--- Working data ---
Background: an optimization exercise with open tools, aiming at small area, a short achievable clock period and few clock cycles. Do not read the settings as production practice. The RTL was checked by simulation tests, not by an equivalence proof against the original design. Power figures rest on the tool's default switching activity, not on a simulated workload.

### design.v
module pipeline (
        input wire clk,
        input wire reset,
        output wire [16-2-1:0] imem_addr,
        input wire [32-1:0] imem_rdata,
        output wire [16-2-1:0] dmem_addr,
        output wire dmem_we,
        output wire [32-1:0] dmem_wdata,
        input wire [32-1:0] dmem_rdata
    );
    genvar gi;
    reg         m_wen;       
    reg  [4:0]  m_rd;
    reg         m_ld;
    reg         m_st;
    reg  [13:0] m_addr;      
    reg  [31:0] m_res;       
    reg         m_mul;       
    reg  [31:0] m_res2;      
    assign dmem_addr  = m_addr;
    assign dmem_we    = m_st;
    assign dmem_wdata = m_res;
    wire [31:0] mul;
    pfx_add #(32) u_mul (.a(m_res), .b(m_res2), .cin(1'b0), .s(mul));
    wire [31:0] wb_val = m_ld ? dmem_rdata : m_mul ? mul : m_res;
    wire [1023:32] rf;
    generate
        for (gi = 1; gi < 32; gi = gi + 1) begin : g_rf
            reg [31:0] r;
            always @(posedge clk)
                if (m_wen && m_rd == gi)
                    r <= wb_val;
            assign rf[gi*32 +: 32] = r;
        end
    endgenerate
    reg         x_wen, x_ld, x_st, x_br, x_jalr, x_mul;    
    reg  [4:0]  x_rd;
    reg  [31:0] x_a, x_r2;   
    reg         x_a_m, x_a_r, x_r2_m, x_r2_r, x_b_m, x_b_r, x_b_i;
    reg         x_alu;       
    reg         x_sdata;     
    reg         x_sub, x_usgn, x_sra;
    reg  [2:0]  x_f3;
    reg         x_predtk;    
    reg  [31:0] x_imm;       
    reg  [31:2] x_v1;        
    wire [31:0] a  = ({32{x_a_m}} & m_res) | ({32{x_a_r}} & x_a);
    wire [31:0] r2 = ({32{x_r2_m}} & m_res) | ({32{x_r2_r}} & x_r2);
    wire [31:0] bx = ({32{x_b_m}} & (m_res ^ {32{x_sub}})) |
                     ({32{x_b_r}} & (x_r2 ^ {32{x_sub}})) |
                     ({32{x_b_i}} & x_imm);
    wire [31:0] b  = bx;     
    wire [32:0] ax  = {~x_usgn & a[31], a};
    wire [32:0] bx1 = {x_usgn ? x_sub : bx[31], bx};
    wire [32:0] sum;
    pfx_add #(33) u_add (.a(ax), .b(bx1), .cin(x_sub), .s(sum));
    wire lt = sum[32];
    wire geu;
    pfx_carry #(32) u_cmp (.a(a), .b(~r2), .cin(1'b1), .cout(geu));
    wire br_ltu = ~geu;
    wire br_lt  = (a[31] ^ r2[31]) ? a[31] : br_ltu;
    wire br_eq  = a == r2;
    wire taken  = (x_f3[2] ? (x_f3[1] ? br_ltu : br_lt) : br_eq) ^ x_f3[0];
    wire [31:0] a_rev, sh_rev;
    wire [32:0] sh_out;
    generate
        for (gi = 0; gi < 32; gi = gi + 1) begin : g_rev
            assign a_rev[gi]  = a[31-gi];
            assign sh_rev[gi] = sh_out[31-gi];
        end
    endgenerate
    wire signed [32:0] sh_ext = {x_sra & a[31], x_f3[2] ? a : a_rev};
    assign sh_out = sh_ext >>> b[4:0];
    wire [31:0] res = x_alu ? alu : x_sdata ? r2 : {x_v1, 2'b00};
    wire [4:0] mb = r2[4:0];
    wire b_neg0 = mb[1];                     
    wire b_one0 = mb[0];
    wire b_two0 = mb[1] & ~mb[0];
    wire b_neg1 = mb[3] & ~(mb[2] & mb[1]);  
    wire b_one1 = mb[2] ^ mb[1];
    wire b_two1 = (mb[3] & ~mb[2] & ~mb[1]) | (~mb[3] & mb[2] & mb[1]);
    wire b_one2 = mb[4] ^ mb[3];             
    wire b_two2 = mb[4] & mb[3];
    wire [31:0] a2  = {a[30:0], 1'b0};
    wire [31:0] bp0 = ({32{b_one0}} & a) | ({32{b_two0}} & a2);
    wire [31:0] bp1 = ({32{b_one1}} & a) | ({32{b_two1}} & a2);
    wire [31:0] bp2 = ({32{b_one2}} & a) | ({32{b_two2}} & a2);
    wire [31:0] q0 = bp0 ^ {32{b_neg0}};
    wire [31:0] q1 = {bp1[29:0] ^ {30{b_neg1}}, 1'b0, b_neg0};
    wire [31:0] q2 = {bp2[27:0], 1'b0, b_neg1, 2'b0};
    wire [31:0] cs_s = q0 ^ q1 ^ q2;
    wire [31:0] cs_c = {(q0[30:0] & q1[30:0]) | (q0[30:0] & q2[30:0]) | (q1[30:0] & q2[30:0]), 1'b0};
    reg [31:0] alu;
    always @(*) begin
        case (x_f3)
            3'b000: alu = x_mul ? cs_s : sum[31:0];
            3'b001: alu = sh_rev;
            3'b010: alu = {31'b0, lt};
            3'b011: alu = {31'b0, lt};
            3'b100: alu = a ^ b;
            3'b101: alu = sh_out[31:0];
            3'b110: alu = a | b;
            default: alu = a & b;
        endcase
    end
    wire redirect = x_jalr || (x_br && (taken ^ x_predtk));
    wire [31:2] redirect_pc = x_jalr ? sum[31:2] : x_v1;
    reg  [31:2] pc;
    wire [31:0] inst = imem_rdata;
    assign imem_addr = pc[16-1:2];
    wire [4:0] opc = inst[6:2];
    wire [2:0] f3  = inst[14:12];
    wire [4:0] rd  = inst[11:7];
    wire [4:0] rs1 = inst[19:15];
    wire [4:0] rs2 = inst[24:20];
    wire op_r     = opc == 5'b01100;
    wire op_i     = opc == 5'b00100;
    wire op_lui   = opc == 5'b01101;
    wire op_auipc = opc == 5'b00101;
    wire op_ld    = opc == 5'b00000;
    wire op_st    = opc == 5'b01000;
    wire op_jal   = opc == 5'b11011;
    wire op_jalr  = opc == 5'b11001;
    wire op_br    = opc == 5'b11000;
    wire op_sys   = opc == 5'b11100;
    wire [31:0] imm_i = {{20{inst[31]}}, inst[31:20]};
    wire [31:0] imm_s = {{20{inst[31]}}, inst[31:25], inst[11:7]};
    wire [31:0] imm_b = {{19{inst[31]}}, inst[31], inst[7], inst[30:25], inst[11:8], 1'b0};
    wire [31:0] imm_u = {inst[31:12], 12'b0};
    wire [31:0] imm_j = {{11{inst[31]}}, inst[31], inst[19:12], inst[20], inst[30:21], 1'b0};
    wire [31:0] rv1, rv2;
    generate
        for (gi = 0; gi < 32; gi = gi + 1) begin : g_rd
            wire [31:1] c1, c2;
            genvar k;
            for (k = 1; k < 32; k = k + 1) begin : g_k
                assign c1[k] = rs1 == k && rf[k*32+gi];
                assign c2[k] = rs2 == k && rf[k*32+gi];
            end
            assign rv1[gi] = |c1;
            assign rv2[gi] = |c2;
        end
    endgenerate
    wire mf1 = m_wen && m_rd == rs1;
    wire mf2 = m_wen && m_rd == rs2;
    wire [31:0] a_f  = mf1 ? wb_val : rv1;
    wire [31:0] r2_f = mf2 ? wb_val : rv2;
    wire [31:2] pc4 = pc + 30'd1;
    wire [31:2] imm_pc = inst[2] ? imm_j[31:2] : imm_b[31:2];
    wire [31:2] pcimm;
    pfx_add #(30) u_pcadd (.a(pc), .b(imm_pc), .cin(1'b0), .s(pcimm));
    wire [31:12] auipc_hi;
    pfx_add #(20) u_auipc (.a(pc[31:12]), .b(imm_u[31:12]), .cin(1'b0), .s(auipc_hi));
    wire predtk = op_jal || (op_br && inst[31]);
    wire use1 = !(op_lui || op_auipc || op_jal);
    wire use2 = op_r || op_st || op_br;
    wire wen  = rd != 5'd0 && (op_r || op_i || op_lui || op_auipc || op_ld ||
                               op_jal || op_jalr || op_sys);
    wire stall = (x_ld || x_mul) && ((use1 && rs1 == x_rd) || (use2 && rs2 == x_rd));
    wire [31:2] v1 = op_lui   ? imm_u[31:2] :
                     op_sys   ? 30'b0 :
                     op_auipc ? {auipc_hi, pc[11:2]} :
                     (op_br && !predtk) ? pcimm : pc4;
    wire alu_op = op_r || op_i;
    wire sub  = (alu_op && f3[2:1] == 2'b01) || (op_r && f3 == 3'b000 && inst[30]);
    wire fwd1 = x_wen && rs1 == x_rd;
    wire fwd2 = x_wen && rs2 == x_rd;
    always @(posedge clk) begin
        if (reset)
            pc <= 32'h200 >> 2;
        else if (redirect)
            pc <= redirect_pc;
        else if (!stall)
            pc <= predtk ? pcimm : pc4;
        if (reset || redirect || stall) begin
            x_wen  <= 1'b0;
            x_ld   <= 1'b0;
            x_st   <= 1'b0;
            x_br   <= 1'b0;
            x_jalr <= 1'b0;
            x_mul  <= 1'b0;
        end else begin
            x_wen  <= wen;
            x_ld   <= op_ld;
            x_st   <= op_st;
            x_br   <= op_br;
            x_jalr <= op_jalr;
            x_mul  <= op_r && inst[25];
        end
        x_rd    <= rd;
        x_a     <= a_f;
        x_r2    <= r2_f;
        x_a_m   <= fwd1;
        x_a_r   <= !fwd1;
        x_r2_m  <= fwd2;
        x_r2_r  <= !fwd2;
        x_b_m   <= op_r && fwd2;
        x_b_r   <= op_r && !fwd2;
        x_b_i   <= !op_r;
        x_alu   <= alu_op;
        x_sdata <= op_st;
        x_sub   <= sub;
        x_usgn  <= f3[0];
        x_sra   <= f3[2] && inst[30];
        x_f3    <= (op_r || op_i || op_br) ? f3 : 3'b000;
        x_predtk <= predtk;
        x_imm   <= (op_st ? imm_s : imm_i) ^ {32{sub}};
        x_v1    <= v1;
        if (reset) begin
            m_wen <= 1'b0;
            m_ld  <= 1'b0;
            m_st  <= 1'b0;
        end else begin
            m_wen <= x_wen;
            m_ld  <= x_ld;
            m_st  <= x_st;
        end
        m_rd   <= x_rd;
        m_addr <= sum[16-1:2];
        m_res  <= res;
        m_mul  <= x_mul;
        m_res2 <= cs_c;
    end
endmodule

--- Aim of the task ---
What is needed is an exact retyping of every line from the one containing "(op_br && !predtk)" through the final line of the entries, and only those lines.

--- Answer ---
                     (op_br && !predtk) ? pcimm : pc4;
    wire alu_op = op_r || op_i;
    wire sub  = (alu_op && f3[2:1] == 2'b01) || (op_r && f3 == 3'b000 && inst[30]);
    wire fwd1 = x_wen && rs1 == x_rd;
    wire fwd2 = x_wen && rs2 == x_rd;
    always @(posedge clk) begin
        if (reset)
            pc <= 32'h200 >> 2;
        else if (redirect)
            pc <= redirect_pc;
        else if (!stall)
            pc <= predtk ? pcimm : pc4;
        if (reset || redirect || stall) begin
            x_wen  <= 1'b0;
            x_ld   <= 1'b0;
            x_st   <= 1'b0;
            x_br   <= 1'b0;
            x_jalr <= 1'b0;
            x_mul  <= 1'b0;
        end else begin
            x_wen  <= wen;
            x_ld   <= op_ld;
            x_st   <= op_st;
            x_br   <= op_br;
            x_jalr <= op_jalr;
            x_mul  <= op_r && inst[25];
        end
        x_rd    <= rd;
        x_a     <= a_f;
        x_r2    <= r2_f;
        x_a_m   <= fwd1;
        x_a_r   <= !fwd1;
        x_r2_m  <= fwd2;
        x_r2_r  <= !fwd2;
        x_b_m   <= op_r && fwd2;
        x_b_r   <= op_r && !fwd2;
        x_b_i   <= !op_r;
        x_alu   <= alu_op;
        x_sdata <= op_st;
        x_sub   <= sub;
        x_usgn  <= f3[0];
        x_sra   <= f3[2] && inst[30];
        x_f3    <= (op_r || op_i || op_br) ? f3 : 3'b000;
        x_predtk <= predtk;
        x_imm   <= (op_st ? imm_s : imm_i) ^ {32{sub}};
        x_v1    <= v1;
        if (reset) begin
            m_wen <= 1'b0;
            m_ld  <= 1'b0;
            m_st  <= 1'b0;
        end else begin
            m_wen <= x_wen;
            m_ld  <= x_ld;
            m_st  <= x_st;
        end
        m_rd   <= x_rd;
        m_addr <= sum[16-1:2];
        m_res  <= res;
        m_mul  <= x_mul;
        m_res2 <= cs_c;
    end
endmodule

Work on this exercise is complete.